条約

「包括的な経済上の連携に関する日本国及び東南アジア諸国連合構成国の間の協定」について
(略称:日・ASEAN包括的経済連携協定)

平成20年6月

 我が国及びASEAN構成国の間の経済上の連携を図るため、物品貿易の自由化及び円滑化、広範な分野での協力等について定める。

1.背景

年月 背景
2002年1月 小泉総理(当時)がASEANとの包括的経済連携構想を提案
2003年10月 日・ASEAN首脳会議において、日・ASEAN包括的経済連携構想の枠組みを採択
2005年4月 交渉開始
2007年8月 主要点について大筋合意を達成
2007年11月 交渉妥結について、日・ASEAN首脳会議で歓迎
2008年3~4月 日・ASEAN各国が持ち回りで署名

2.本協定のポイント

(1)我が国及びASEAN構成国の間の物品貿易を自由化及び円滑化する。

(2)知的財産分野及び農林水産分野(違法伐採対策を含む)等での協力を促進する。

(3)サービス貿易の自由化、並びに投資の自由化及び保護について今後交渉を行う。

3.締結の意義

(1)ASEANとの戦略的関係の強化

 ASEAN各国との二国間EPAのみならず、我が国初の複数国間のEPAとして、ASEAN地域にまたがるEPAを締結することを通じて、ASEANの一体性を尊重した形でASEANの統合を支援し、ASEANとの戦略的関係の強化に寄与することができる。

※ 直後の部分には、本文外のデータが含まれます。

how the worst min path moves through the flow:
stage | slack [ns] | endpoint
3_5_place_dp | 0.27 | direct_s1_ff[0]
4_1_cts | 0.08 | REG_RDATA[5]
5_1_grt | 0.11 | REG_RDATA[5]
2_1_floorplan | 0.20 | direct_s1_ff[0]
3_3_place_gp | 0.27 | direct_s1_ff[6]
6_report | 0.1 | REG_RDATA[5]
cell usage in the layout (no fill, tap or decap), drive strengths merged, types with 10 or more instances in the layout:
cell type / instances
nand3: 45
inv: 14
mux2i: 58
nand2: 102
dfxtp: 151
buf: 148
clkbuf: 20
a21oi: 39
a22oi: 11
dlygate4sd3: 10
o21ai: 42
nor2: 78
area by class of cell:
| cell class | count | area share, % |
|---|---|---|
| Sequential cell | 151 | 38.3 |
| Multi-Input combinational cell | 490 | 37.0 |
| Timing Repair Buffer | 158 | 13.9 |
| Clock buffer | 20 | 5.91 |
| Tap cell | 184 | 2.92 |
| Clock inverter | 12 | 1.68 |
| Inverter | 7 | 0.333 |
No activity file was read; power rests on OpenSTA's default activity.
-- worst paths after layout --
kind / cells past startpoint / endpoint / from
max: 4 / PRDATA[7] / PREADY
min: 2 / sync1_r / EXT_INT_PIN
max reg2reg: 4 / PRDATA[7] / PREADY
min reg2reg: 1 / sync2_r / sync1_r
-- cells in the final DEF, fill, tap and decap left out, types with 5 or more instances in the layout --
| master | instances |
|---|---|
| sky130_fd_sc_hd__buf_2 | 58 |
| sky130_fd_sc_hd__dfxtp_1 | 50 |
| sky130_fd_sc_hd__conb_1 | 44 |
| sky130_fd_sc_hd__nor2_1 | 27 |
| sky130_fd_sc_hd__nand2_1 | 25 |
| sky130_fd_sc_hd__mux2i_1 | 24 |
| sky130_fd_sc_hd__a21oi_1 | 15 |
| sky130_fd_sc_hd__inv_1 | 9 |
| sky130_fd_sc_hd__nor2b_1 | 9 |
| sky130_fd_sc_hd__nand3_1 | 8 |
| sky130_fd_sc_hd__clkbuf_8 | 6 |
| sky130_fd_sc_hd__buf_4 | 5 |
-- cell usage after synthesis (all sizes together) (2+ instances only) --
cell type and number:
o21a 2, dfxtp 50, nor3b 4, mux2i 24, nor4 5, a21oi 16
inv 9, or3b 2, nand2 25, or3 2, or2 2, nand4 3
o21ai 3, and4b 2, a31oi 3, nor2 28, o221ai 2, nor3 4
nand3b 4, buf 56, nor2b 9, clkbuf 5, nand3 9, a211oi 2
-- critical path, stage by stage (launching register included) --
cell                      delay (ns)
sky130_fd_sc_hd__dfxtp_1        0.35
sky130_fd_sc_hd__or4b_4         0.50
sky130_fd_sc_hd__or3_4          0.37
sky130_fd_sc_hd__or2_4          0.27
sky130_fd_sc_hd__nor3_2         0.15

(2)日・ASEAN域内全体の生産ネットワークの強化

 本協定により、原産地規則における累積規定(例えば、タイで日系企業が生産を行う際に、日本から輸入して調達した部品がタイの原産材料とみなされるというルール)が日本及びASEAN域内で適用される。

 現在、多くの日系企業が、日本及びASEAN各国で工程を分ける企業内・工程間分業を実施している。本協定の締結による原産地規則における累積規定が適用される結果、これら日系企業は、幅広い材料調達を行っても、生産する産品を本協定による特恵税率の対象とすることが容易となり、その結果日本及びASEAN域内における物品の流通の拡大が期待できる。これは、日・ASEAN域内全体の生産ネットワークの強化に資するものである。

(3)我が国の経済連携戦略の着実な実施

 日・シンガポール(2002年11月発効、2007年9月改正議定書発効)、日・メキシコ(2005年4月発効)、日・マレーシア(2006年7月発効)、日・フィリピン(2006年9月署名)、日・チリ(2007年3月署名、同9月発効)、日・タイ(2007年4月署名、同11月発効)、日・ブルネイ(2007年6月署名(2008年5月国会承認))、日・インドネシア(2007年8月署名(2008年5月国会承認))に続く我が国9つ目のEPA。